RECORDS FOR THIS EXERCISE Block Start
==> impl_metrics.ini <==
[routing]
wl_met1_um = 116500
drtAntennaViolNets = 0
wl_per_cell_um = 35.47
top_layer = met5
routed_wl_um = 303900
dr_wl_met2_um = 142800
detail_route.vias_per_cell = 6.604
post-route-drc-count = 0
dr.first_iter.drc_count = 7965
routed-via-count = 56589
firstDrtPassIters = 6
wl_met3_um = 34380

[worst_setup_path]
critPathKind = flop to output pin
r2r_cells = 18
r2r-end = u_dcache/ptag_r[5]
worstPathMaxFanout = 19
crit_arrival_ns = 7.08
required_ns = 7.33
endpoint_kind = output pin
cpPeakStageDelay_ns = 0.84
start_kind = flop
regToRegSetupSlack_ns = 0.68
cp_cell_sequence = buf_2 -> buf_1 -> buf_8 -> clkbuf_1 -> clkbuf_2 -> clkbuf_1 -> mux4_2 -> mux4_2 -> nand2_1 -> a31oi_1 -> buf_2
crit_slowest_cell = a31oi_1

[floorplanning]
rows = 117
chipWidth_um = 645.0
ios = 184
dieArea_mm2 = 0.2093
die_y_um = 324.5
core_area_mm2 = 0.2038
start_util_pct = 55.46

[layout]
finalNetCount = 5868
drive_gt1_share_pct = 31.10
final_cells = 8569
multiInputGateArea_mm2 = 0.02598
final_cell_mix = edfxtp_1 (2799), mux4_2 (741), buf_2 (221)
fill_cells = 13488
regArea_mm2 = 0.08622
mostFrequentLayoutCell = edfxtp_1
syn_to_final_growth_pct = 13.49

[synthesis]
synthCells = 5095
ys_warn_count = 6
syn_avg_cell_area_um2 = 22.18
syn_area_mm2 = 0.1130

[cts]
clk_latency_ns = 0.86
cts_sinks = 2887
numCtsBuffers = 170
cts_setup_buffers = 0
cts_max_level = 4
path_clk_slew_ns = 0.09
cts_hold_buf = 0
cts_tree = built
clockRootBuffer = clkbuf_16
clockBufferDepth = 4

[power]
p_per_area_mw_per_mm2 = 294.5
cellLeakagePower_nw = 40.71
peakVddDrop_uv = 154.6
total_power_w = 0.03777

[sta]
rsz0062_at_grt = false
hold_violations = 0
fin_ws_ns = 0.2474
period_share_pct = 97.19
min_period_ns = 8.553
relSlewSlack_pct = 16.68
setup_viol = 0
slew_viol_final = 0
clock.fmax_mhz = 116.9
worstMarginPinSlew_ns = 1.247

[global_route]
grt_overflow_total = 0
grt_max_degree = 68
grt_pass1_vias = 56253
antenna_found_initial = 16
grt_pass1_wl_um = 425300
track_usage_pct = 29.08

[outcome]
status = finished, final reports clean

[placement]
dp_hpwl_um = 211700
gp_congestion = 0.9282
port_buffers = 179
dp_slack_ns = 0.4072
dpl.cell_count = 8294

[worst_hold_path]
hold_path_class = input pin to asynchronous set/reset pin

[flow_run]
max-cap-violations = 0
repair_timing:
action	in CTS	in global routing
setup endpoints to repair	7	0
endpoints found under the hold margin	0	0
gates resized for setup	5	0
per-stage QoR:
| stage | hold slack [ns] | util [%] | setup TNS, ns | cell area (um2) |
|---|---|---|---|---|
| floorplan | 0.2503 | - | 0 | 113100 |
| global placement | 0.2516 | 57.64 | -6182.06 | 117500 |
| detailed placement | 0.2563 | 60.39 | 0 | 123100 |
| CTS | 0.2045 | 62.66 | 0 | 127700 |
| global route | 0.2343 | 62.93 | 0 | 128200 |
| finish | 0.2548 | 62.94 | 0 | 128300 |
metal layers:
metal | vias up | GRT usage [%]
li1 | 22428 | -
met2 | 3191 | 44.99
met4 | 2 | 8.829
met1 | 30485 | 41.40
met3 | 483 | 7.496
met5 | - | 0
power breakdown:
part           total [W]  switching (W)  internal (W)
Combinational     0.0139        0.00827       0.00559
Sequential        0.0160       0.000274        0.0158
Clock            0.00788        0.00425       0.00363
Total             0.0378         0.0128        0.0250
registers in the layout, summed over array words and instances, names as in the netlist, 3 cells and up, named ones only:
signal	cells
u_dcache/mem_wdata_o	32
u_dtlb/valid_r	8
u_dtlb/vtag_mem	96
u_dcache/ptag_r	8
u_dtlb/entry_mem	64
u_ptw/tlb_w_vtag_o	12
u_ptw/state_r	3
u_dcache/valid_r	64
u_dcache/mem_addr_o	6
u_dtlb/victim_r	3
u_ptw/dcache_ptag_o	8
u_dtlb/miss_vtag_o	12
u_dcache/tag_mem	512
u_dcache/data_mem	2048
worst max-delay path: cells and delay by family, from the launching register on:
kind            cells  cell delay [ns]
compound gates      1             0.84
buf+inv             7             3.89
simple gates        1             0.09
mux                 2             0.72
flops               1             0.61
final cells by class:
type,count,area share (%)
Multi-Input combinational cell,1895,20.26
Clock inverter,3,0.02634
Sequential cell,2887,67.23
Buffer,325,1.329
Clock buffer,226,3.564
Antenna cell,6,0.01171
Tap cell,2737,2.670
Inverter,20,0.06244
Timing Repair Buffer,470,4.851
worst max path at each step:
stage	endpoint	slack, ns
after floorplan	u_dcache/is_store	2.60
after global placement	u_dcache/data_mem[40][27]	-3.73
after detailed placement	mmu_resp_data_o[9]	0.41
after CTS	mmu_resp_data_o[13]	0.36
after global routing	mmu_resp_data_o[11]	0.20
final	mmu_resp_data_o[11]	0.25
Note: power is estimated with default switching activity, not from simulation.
RECORDS FOR THIS EXERCISE Block End
▶ TASK INSTRUCTIONS
In the entries above, find the line containing "worst max path". Set down that line and every line after it through the last one, exactly and alone.

▶ RESULT OF THE EXERCISE
worst max path at each step:
stage	endpoint	slack, ns
after floorplan	u_dcache/is_store	2.60
after global placement	u_dcache/data_mem[40][27]	-3.73
after detailed placement	mmu_resp_data_o[9]	0.41
after CTS	mmu_resp_data_o[13]	0.36
after global routing	mmu_resp_data_o[11]	0.20
final	mmu_resp_data_o[11]	0.25
Note: power is estimated with default switching activity, not from simulation.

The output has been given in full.